Saturday, 2 February 2019

A bit late

I'm writing this on a Saturday, a bit late, my intention is to post once a week but sometimes that can be tricky. As I get older work gets to be a tad more exhausting and I quite often just don't really feel like doing much when I get home during the week. This week though I have made a poster for a Field Club event later in the year. I've started a hoverfly piece as well, also for the Field Club.

Although it's snowy and cold, it's still and the rooks have been investigating the rookery for the first time this year, and investigating the bird food just outside the kitchen window.

I've just read The Guardian obituary for Jeremy Hardy, written by Miles Jupp. One of the funniest people I've heard was Jeremy. When he got into gear he could rant in a way that fitted with my world view but make it very, very funny. Sharp observation and a wonderful turn of phrase. Friday evenings and The News Quiz will never be the same again.
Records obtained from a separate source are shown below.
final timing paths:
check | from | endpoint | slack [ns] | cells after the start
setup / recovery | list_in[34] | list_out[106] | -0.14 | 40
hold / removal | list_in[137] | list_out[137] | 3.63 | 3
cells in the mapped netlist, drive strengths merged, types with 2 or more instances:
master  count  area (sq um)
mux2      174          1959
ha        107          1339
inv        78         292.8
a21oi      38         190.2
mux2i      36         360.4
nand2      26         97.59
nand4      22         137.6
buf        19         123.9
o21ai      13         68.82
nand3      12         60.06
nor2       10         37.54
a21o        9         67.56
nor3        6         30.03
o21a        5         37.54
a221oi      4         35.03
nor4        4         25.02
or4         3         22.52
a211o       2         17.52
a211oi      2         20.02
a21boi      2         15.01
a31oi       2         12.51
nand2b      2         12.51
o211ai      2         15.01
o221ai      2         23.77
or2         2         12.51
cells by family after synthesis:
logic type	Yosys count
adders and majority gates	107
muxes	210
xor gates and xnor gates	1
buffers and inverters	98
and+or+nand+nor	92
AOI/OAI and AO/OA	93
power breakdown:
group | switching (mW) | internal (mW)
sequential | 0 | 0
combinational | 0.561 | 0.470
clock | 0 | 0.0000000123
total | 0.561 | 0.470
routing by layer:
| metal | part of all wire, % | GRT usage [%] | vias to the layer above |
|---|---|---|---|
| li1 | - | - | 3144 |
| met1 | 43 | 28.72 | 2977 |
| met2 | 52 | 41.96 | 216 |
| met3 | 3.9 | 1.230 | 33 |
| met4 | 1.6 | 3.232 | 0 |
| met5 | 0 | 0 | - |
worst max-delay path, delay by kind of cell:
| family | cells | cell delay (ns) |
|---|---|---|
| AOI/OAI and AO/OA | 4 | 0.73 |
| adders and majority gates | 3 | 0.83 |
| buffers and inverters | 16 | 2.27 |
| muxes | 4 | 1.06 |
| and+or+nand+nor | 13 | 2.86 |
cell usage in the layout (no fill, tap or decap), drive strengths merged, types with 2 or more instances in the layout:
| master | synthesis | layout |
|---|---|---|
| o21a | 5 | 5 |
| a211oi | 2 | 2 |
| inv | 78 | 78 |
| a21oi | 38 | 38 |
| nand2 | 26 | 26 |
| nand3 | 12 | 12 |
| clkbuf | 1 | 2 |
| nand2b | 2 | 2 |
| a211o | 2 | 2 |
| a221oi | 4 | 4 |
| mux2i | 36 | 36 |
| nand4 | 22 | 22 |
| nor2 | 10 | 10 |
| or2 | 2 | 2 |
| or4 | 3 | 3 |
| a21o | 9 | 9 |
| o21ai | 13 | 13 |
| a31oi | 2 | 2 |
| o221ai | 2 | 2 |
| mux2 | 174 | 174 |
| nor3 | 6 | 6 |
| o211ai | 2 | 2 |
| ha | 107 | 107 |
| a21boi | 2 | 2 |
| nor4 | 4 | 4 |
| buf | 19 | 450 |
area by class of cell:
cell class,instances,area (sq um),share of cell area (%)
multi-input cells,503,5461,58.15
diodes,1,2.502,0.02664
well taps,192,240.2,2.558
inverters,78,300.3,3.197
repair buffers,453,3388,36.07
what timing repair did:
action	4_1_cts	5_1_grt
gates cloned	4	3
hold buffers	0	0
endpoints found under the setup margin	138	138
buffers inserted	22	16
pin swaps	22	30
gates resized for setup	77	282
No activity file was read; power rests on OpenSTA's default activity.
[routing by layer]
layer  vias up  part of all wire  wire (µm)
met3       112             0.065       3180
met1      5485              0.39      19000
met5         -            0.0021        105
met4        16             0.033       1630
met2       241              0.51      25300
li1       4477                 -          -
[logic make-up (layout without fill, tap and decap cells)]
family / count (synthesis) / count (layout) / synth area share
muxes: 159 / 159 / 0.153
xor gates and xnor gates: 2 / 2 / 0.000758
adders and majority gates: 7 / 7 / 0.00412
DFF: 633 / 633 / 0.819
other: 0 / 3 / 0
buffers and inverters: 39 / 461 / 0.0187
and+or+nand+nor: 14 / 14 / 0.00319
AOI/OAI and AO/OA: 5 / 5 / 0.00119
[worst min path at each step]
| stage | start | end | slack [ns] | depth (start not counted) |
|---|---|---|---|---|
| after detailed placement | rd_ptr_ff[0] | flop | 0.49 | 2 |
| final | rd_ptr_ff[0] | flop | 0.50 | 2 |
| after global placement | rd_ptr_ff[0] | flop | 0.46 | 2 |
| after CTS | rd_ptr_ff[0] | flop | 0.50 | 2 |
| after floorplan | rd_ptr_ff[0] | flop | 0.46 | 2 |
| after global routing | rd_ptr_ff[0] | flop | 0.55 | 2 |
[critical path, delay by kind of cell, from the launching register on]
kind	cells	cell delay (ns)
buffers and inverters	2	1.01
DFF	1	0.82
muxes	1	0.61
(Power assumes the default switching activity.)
Last weekend I identified a few things, having looked under a large stone in the Wee Wood. A snail, a harvestman species, and a very tiny woodlouse. I also went back to some beetles that I wasn't happy with last weekend and got a much better result, including another new species for the county (if confirmed).

Aegopinella nitidula

Nemastoma bimaculatum, there were three of these under the stone.

Trichoniscoides pusillus sensu stricto (as this may be an aggregate of several species), the tiny red one, the big ones are Oniscus ascellus (corrected).

A view of the Wee Wood, my bioblitz site for this year, the wood is about 20m long and 5m wide.

Pterostichus melanarius, found under a different rock.

The reidentified beasts were from some shore-line litter I took from Loch of Bosquoy a week earlier and put through the extractor. These species are all new for me, Helophorus brevipalpis, a Laccobius which ought to be minutus but has one or two characters associated with biguttatus (very unlikely though) and best of all and new for the county (CR endorsement awaiting) Ochthebius bicolon, a very, very tiny thing.

2mm long, and beheaded+ Octhebius bicolon

On Sunday the wind blew NNE, time to go seawatching. That shift from NW to N changes the pattern of movement from everything coming west and then the gulls going south to everything coming north and then the gulls turning the corner and going east. Four Glaucous Gulls, three 2cy and an adult were the stars.


Geeb and argentatus Herring Gull (larger than the Geeb, a brute).

The Brough, the corner, pelagic things just keep heading out, to the right, north in this case (Fulmar in particular) but gulls take the bend and coast.